What is required
Once the line with "assign bus.rsp_valid = rsp_valid_q;" is found in the entries below, print it and each following line exactly, stopping after the line with "input wire logic [$bits(bus_i.req_we)-1:0]"; print nothing else.

[Record excerpts]

### src/rtl/dmem_responder_pkg.sv
// Shared types and helpers for the dmem_responder slice.
// The optional byte-lane feature is enabled with DMEM_RESPONDER_BYTE_EN_EN.
package dmem_responder_pkg;

    typedef enum logic [1:0] {
        ST_IDLE = 2'd0,
        ST_WAIT = 2'd1,
        ST_RESP = 2'd2
    } state_e;

    localparam int unsigned WORD_BYTES = 4;

    // An access is bad if it is not word aligned or its word index falls past the array.
    function automatic logic addr_err(input logic [31:0] addr, input int unsigned depth);
        return (addr[1:0] != 2'b00) || ({2'b00, addr[31:2]} >= depth);
    endfunction

endpackage

### src/rtl/dmem_responder_if.sv
// Request/response channel between a load/store requester and dmem_responder.
// req_be exists only when DMEM_RESPONDER_BYTE_EN_EN is defined.
interface dmem_responder_if;
    logic        req_valid;
    logic        req_ready;
    logic        req_we;
    logic [31:0] req_addr;
    logic [31:0] req_wdata;
`ifdef DMEM_RESPONDER_BYTE_EN_EN
    logic [3:0]  req_be;
`endif
    logic        rsp_valid;
    logic        rsp_ready;
    logic [31:0] rsp_rdata;
    logic        rsp_err;

    modport master (
`ifdef DMEM_RESPONDER_BYTE_EN_EN
        output req_be,
`endif
        output req_valid, output req_we, output req_addr, output req_wdata,
        output rsp_ready,
        input  req_ready, input rsp_valid, input rsp_rdata, input rsp_err
    );

    modport slave (
`ifdef DMEM_RESPONDER_BYTE_EN_EN
        input  req_be,
`endif
        input  req_valid, input req_we, input req_addr, input req_wdata,
        input  rsp_ready,
        output req_ready, output rsp_valid, output rsp_rdata, output rsp_err
    );
endinterface

### src/rtl/dmem_word_array.sv
// DEPTH x 32 word store with a byte-lane synchronous write and a registered read
// whose output register can be cleared between responses.
module dmem_word_array
    import dmem_responder_pkg::*;
#(
    parameter int unsigned DEPTH = 64,
    parameter int unsigned AW    = $clog2(DEPTH)
) (
    input  logic                  clk,
    input  logic                  rst_n,
    input  logic                  acc_en,
    input  logic                  acc_we,
    input  logic [WORD_BYTES-1:0] acc_be,
    input  logic [AW-1:0]         acc_idx,
    input  logic [31:0]           acc_wdata,
    input  logic                  rd_clr,
    output logic [31:0]           rd_data
);

    logic [31:0] mem_q [DEPTH];
    logic [31:0] cur_word_s;
    logic [31:0] wr_word_s;
    logic [31:0] rd_data_d;
    logic [31:0] rd_data_q;

    // Merge enabled store lanes over the current word contents.
    always_comb begin
        cur_word_s = mem_q[acc_idx];
        wr_word_s  = cur_word_s;
        for (int i = 0; i < WORD_BYTES; i++) begin
            if (acc_be[i]) begin
                wr_word_s[8*i +: 8] = acc_wdata[8*i +: 8];
            end else begin
                wr_word_s[8*i +: 8] = cur_word_s[8*i +: 8];
            end
        end
    end

    // Read register: loads capture the word, a clear returns it to zero, else hold.
    always_comb begin
        rd_data_d = rd_data_q;
        if (acc_en && !acc_we) begin
            rd_data_d = mem_q[acc_idx];
        end else if (rd_clr) begin
            rd_data_d = 32'h0000_0000;
        end else begin
            rd_data_d = rd_data_q;
        end
    end

    // Storage array, deliberately left unreset.
    always_ff @(posedge clk) begin
        if (acc_en && acc_we) begin
            mem_q[acc_idx] <= wr_word_s;
        end
    end

    // Read data register.
    always_ff @(posedge clk or negedge rst_n) begin
        if (!rst_n) begin
            rd_data_q <= 32'h0000_0000;
        end else begin
            rd_data_q <= rd_data_d;
        end
    end

    assign rd_data = rd_data_q;

endmodule

### src/rtl/dmem_responder.sv
// Load/store memory responder with a programmable number of wait states.
// Define DMEM_RESPONDER_BYTE_EN_EN to add per-byte store enables (req_be).
module dmem_responder
    import dmem_responder_pkg::*;
#(
    parameter int unsigned DEPTH       = 64,
    parameter int unsigned WAIT_CYCLES = 2
) (
    input  logic          clk,
    input  logic          reset_n,
    dmem_responder_if.slave bus
);

    localparam int unsigned AW        = $clog2(DEPTH);
    localparam int unsigned CW        = (WAIT_CYCLES < 1) ? 1 : $clog2(WAIT_CYCLES + 1);
    localparam bit          ZERO_WAIT = (WAIT_CYCLES == 0);

    localparam logic [1:0] S_IDLE = ST_IDLE;
    localparam logic [1:0] S_WAIT = ST_WAIT;
    localparam logic [1:0] S_RESP = ST_RESP;

    logic [1:0]            state_d, state_q;
    logic [CW-1:0]         cnt_d, cnt_q;
    logic                  we_d, we_q;
    logic [AW-1:0]         idx_d, idx_q;
    logic [31:0]           wdata_d, wdata_q;
    logic [WORD_BYTES-1:0] be_d, be_q;
    logic                  err_d, err_q;
    logic                  req_ready_d, req_ready_q;
    logic                  rsp_valid_d, rsp_valid_q;
    logic                  rsp_err_d, rsp_err_q;

    logic [WORD_BYTES-1:0] req_be_s;
    logic                  new_err_s;
    logic                  acc_en_s;
    logic                  acc_we_s;
    logic [AW-1:0]         acc_idx_s;
    logic [31:0]           acc_wdata_s;
    logic [WORD_BYTES-1:0] acc_be_s;
    logic                  rd_clr_s;
    logic [31:0]           rd_data_s;

`ifdef DMEM_RESPONDER_BYTE_EN_EN
    assign req_be_s = bus.req_be;
`else
    assign req_be_s = {WORD_BYTES{1'b1}};
`endif

    assign new_err_s = addr_err(bus.req_addr, DEPTH);

    // Control FSM; the array access happens on the accepting edge when there are no wait states.
    always_comb begin
        state_d     = state_q;
        cnt_d       = cnt_q;
        we_d        = we_q;
        idx_d       = idx_q;
        wdata_d     = wdata_q;
        be_d        = be_q;
        err_d       = err_q;
        req_ready_d = req_ready_q;
        rsp_valid_d = rsp_valid_q;
        rsp_err_d   = rsp_err_q;
        acc_en_s    = 1'b0;
        acc_we_s    = we_q;
        acc_idx_s   = idx_q;
        acc_wdata_s = wdata_q;
        acc_be_s    = be_q;
        rd_clr_s    = 1'b0;

        case (state_q)
            S_IDLE: begin
                if (bus.req_valid && req_ready_q) begin
                    we_d        = bus.req_we;
                    idx_d       = bus.req_addr[AW+1:2];
                    wdata_d     = bus.req_wdata;
                    be_d        = req_be_s;
                    err_d       = new_err_s;
                    req_ready_d = 1'b0;
                    if (ZERO_WAIT) begin
                        acc_en_s    = !new_err_s;
                        acc_we_s    = bus.req_we;
                        acc_idx_s   = bus.req_addr[AW+1:2];
                        acc_wdata_s = bus.req_wdata;
                        acc_be_s    = req_be_s;
                        state_d     = S_RESP;
                        rsp_valid_d = 1'b1;
                        rsp_err_d   = new_err_s;
                    end else begin
                        state_d = S_WAIT;
                        cnt_d   = CW'(WAIT_CYCLES);
                    end
                end else begin
                    state_d = S_IDLE;
                end
            end
            S_WAIT: begin
                cnt_d = cnt_q - CW'(1);
                if (cnt_q == CW'(1)) begin
                    acc_en_s    = !err_q;
                    state_d     = S_RESP;
                    rsp_valid_d = 1'b1;
                    rsp_err_d   = err_q;
                end else begin
                    state_d = S_WAIT;
                end
            end
            S_RESP: begin
                if (rsp_valid_q && bus.rsp_ready) begin
                    state_d     = S_IDLE;
                    req_ready_d = 1'b1;
                    rsp_valid_d = 1'b0;
                    rsp_err_d   = 1'b0;
                    rd_clr_s    = 1'b1;
                end else begin
                    state_d = S_RESP;
                end
            end
            default: begin
                state_d     = S_IDLE;
                cnt_d       = {CW{1'b0}};
                req_ready_d = 1'b1;
                rsp_valid_d = 1'b0;
                rsp_err_d   = 1'b0;
                rd_clr_s    = 1'b1;
            end
        endcase
    end

    // Control and captured-request registers.
    always_ff @(posedge clk or negedge reset_n) begin
        if (!reset_n) begin
            state_q     <= S_IDLE;
            cnt_q       <= {CW{1'b0}};
            we_q        <= 1'b0;
            idx_q       <= {AW{1'b0}};
            wdata_q     <= 32'h0000_0000;
            be_q        <= {WORD_BYTES{1'b0}};
            err_q       <= 1'b0;
            req_ready_q <= 1'b1;
            rsp_valid_q <= 1'b0;
            rsp_err_q   <= 1'b0;
        end else begin
            state_q     <= state_d;
            cnt_q       <= cnt_d;
            we_q        <= we_d;
            idx_q       <= idx_d;
            wdata_q     <= wdata_d;
            be_q        <= be_d;
            err_q       <= err_d;
            req_ready_q <= req_ready_d;
            rsp_valid_q <= rsp_valid_d;
            rsp_err_q   <= rsp_err_d;
        end
    end

    dmem_word_array #(
        .DEPTH (DEPTH),
        .AW    (AW)
    ) u_array (
        .clk       (clk),
        .rst_n     (reset_n),
        .acc_en    (acc_en_s),
        .acc_we    (acc_we_s),
        .acc_be    (acc_be_s),
        .acc_idx   (acc_idx_s),
        .acc_wdata (acc_wdata_s),
        .rd_clr    (rd_clr_s),
        .rd_data   (rd_data_s)
    );

    assign bus.req_ready = req_ready_q;
    assign bus.rsp_valid = rsp_valid_q;
    assign bus.rsp_rdata = rd_data_s;
    assign bus.rsp_err   = rsp_err_q;

endmodule

### src/flat_wrapper.sv
// flat-port wrapper written by rule: the top's interface ports become plain ports
module dmem_responder_flat import dmem_responder_pkg::*;
#(
    parameter int unsigned DEPTH       = 64,
    parameter int unsigned WAIT_CYCLES = 2
)
  (clk, reset_n, bus_req_valid, bus_req_we, bus_req_addr, bus_req_wdata, bus_rsp_ready, bus_req_ready, bus_rsp_valid, bus_rsp_rdata, bus_rsp_err);
  dmem_responder_if bus_i ();
  input  logic clk;
  input  logic reset_n;
  input wire logic [$bits(bus_i.req_valid)-1:0] bus_req_valid;
  input wire logic [$bits(bus_i.req_we)-1:0] bus_req_we;
  input wire logic [$bits(bus_i.req_addr)-1:0] bus_req_addr;
  input wire logic [$bits(bus_i.req_wdata)-1:0] bus_req_wdata;
  input wire logic [$bits(bus_i.rsp_ready)-1:0] bus_rsp_ready;
  output wire logic [$bits(bus_i.req_ready)-1:0] bus_req_ready;
  output wire logic [$bits(bus_i.rsp_valid)-1:0] bus_rsp_valid;
  output wire logic [$bits(bus_i.rsp_rdata)-1:0] bus_rsp_rdata;
  output wire logic [$bits(bus_i.rsp_err)-1:0] bus_rsp_err;
  assign bus_i.req_valid = bus_req_valid;
  assign bus_i.req_we = bus_req_we;
  assign bus_i.req_addr = bus_req_addr;
  assign bus_i.req_wdata = bus_req_wdata;
  assign bus_i.rsp_ready = bus_rsp_ready;
  assign bus_req_ready = bus_i.req_ready;
  assign bus_rsp_valid = bus_i.rsp_valid;
  assign bus_rsp_rdata = bus_i.rsp_rdata;
  assign bus_rsp_err = bus_i.rsp_err;
  dmem_responder #(.DEPTH(DEPTH), .WAIT_CYCLES(WAIT_CYCLES)) u_core (.clk(clk), .reset_n(reset_n), .bus(bus_i));
endmodule
### config.mk
export PLATFORM = sky130hd
export DESIGN_NAME = dmem_responder_flat
export DESIGN_NICKNAME = d
export VERILOG_FILES = /design/src/rtl/dmem_responder_pkg.sv /design/src/rtl/dmem_responder_if.sv /design/src/rtl/dmem_word_array.sv /design/src/rtl/dmem_responder.sv /design/src/flat_wrapper.sv
export SDC_FILE = /design/constraint.sdc
export NUM_CORES = 2
export LEC_CHECK = 0
export ABC_AREA = 1
export ABC_CLOCK_PERIOD_IN_PS = 8860
export CAP_MARGIN = 0
export CELL_PAD_IN_SITES_DETAIL_PLACEMENT = 1
export CELL_PAD_IN_SITES_GLOBAL_PLACEMENT = 2
export CORE_ASPECT_RATIO = 0.7
export CORE_MARGIN = 5
export CORE_UTILIZATION = 45
export DETAILED_ROUTE_END_ITERATION = 16
export PLACE_DENSITY = 0.81
export REMOVE_ABC_BUFFERS = 1
export SETUP_SLACK_MARGIN = 0.5
export SYNTH_ARGS = -nofsm -noshare
export SYNTH_HDL_FRONTEND = slang
export SYNTH_SLANG_ARGS = --single-unit
### constraint.sdc
create_clock -name clk -period 8.86 [get_ports clk]
set_input_delay 1.772 -clock clk [delete_from_list [all_inputs] [get_ports clk]]
set_output_delay 1.772 -clock clk [all_outputs]
set_load 0.03 [all_outputs]
==> impl_metrics.py <==
metrics = {
    "synth": {
        "ys_ff_latch": 2128,
        "synth.top_cells.by_area": "edfxtp_1 68%, nand2_1 25%, dfrtp_1 2.2%",
        "synth_area_per_cell_um2": 10.2,
        "netlist.area_leader.share_pct": 68.4,
        "postSynthCellCount": 8798,
        "ys_seq_area_share_pct": 70.6,
        "yosysWarnings": 0,
        "synth_cell_types": 27,
        "netlist_area_um2": 89900,
        "yosysTopAreaCell": "edfxtp_1",
    },
    "worst_setup_path": {
        "r2r_slack_ns": 3.64,
        "reg2reg_from": "u_core.acc_idx_s[0]",
        "worstRegToRegCells": 16,
        "cp-start-kind": "flop",
        "cp_max_fo": 164,
        "timing.critical_path.required_ns": 9.44,
        "worstSetupPathType": "flop to flop",
        "cp-end-kind": "flop",
        "reg2reg_to": "u_core.u_array.mem_q[39][13]",
        "cp_data_arrival_time_ns": 5.80,
    },
    "sta": {
        "max_freq_ghz": 0.192,
        "post-route-min-period_ns": 5.22,
        "whs_ns": 0.478,
        "maxSlewHeadroom_pct": 5.76,
        "maxSlewViolCount": 0,
        "rsz0062_at_grt": "no",
        "finalClockSkew_ns": 0.0473,
        "setup_viol": 0,
        "post-route-period-util_pct": 58.9,
        "worstMarginPinSlew_ns": 1.41,
        "hold_viol_final": 0,
        "final.setup.worst_slack_ns": 3.64,
        "finalSetupTns_ns": 0,
    },
    "flow_run": {
        "maxCapViolations": 0,
    },
    "power": {
        "power.leakage_nw": 41.6,
        "powerDensity_nw_per_um2": 326,
        "ir_drop_mv": 0.223,
    },
    "placed_design": {
        "gp_congestion": 0.792,
        "port_buffers": 103,
        "placedCellCount": 11300,
        "dp_hpwl_mm": 159,
        "place_ws_ns": 3.78,
    },
    "cts": {
        "ctsHoldBuffers": 0,
        "post-cts-setup-buffers": 0,
        "clk_latency_ns": 0.87,
        "cts_sinks": 2128,
        "clockBufferDepth": 4,
        "cts_tree": "built",
        "clk_pin_slew_ns": 0.07,
        "cts_max_level": 4,
        "ctsRootBufferMaster": "clkbuf_16",
        "cts_buffers": 215,
        "cts_resized": 0,
    },
    "cells_and_area": {
        "fin_util_pct": 50.3,
        "nets": 8907,
        "layoutNonFillerInstCount": 11600,
        "layout_commonest_cell": "nand2_1",
        "multi_input_area_um2": 24300,
        "register_area_um2": 63500,
        "fill_cells": 21600,
        "layout-drive-gt1-share_pct": 6.43,
        "final_cell_mix": "5906 x nand2_1, 2048 x edfxtp_1, 221 x clkbuf_16",
        "syn_to_final_growth_pct": 11.2,
    },
    "worst_hold_path": {
        "hp-class": "flop to flop",
        "holdPathEnd": "u_core.u_array.rd_data[11]",
        "worstHoldPathCells": 2,
        "hold_start": "u_core.u_array.rd_data[11]",
    },
    "routing": {
        "vias_per_cell": 5.41,
        "firstDrtPassIters": 5,
        "routed_wl_mm": 297,
        "antenna_left": 0,
        "drc": 0,
        "vias": 63000,
        "initialDrtViolationCount": 6309,
        "wire_per_inst_um": 25.5,
    },
    "die": {
        "start_util_pct": 45.2,
        "core_area_um2": 199000,
        "fp.dieArea_um2": 209000,
        "num_rows": 137,
        "pin_count": 104,
        "die_w_um": 544,
        "die_h_um": 384,
    },
    "grt": {
        "grt_pass1_wl_mm": 433,
        "grt_overflow": 0,
        "grtUsageMet1_pct": 42.6,
        "grt_usage_pct": 28.1,
        "grt_max_degree": 183,
        "grt_util_met2_pct": 43.1,
        "busiest_layer": "met2",
        "antenna_found_initial": 4,
        "use_met3_pct": 4.11,
        "first_global_vias": 63700,
    },
    "run_status": {
        "status": "finished clean",
    },
}
synthesized netlist by cell type (all sizes together):
| cell type | number |
|---|---|
| a21oi | 9 |
| buf | 356 |
| clkbuf | 85 |
| dfrtp | 79 |
| dfstp | 1 |
| edfxtp | 2048 |
| ha | 1 |
| inv | 37 |
| mux2 | 32 |
| nand2 | 5939 |
| nand3 | 15 |
| nand4 | 3 |
| nor2 | 151 |
| nor3 | 12 |
| nor4 | 4 |
| o211ai | 5 |
| o21ai | 14 |
| or2 | 7 |
registers in the layout (all words and copies together), names as in the netlist:
register                flops
u_core.acc_be_s             1
u_core.acc_idx_s            6
u_core.acc_wdata_s         32
u_core.acc_we_s             1
u_core.bus.req_ready        1
u_core.bus.rsp_err          1
u_core.bus.rsp_valid        1
u_core.cnt_q                2
u_core.err_q                1
u_core.state_q              2
u_core.u_array.mem_q     2048
u_core.u_array.rd_data     32
per-stage QoR:
| step | instance area [um2] | total power, mW |
|---|---|---|
| 3_5_place_dp | 93700 | 24.1 |
| 6_report | 100000 | 32.6 |
| 3_3_place_gp | 93700 | 23.8 |
| 2_1_floorplan | 87300 | 20.0 |
| 5_1_grt | 100000 | 34.3 |
| 4_1_cts | 100000 | 32.7 |
report_power, final:
| part | switching [mW] | leakage (nW) | total (mW) | internal (mW) |
|---|---|---|---|---|
| Combinational | 8.73 | 19.0 | 11.2 | 2.43 |
| Clock | 3.85 | 3.09 | 8.58 | 4.74 |
| Sequential | 0.201 | 19.5 | 12.9 | 12.7 |
| Total | 12.8 | 41.6 | 32.6 | 19.8 |
kinds of logic after synthesis:
group	share of synthesized area, %
AO/OA/AOI/OAI	0.170
adder cells (fa/ha/maj)	0.0139
buffers and inverters	3.10
flip-flops	70.6
multiplexers	0.401
AND/OR/NAND/NOR	25.7
how the worst max path moves through the flow:
| stage | start | end | depth (start not counted) |
|---|---|---|---|
| CTS | u_core.acc_idx_s[0] | u_core.u_array.mem_q[39][13] | 16 |
| floorplan | u_core.acc_idx_s[0] | u_core.u_array.mem_q[0][0] | 13 |
| detailed placement | u_core.acc_idx_s[0] | u_core.u_array.mem_q[34][13] | 16 |
| global placement | u_core.acc_idx_s[0] | u_core.u_array.mem_q[48][15] | 15 |
| finish | u_core.acc_idx_s[0] | u_core.u_array.mem_q[39][13] | 16 |
| global route | u_core.acc_idx_s[0] | u_core.u_array.mem_q[36][13] | 16 |
per-layer routing:
layer / part of all wire, % / up-vias
met4: 2.0 / 0
met3: 6.6 / 343
met5: 0 / -
met1: 47 / 32300
met2: 44 / 1880
li1: - / 28400
area by class of cell:
type | count | share of cell area [%]
Inverter | 37 | 0.161
Clock inverter | 80 | 0.500
Multi-Input combinational cell | 6192 | 24.3
Antenna cell | 3 | 0.00751
Tap cell | 2641 | 3.30
Sequential cell | 2128 | 63.5
Clock buffer | 298 | 5.84
Timing Repair Buffer | 263 | 2.39
worst max-delay path, cell delays in order, from the launching register on:
cell,delay (ns)
dfrtp_4,0.62
buf_4,0.54
buf_12,0.69
buf_4,0.74
nand2_1,0.13
nand2_1,0.11
nand2_1,0.05
nand2_1,0.10
nand2_1,0.05
nand2_1,0.10
nand2_1,0.05
nand2_1,0.10
nor2_1,0.16
nand2_1,0.15
nand2_1,0.08
nand2_2,0.43
buf_4,0.50
Note: power is estimated with default switching activity, not from simulation.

[/Record excerpts]

Output of the task
    assign bus.rsp_valid = rsp_valid_q;
    assign bus.rsp_rdata = rd_data_s;
    assign bus.rsp_err   = rsp_err_q;

endmodule

### src/flat_wrapper.sv
// flat-port wrapper written by rule: the top's interface ports become plain ports
module dmem_responder_flat import dmem_responder_pkg::*;
#(
    parameter int unsigned DEPTH       = 64,
    parameter int unsigned WAIT_CYCLES = 2
)
  (clk, reset_n, bus_req_valid, bus_req_we, bus_req_addr, bus_req_wdata, bus_rsp_ready, bus_req_ready, bus_rsp_valid, bus_rsp_rdata, bus_rsp_err);
  dmem_responder_if bus_i ();
  input  logic clk;
  input  logic reset_n;
  input wire logic [$bits(bus_i.req_valid)-1:0] bus_req_valid;
  input wire logic [$bits(bus_i.req_we)-1:0] bus_req_we;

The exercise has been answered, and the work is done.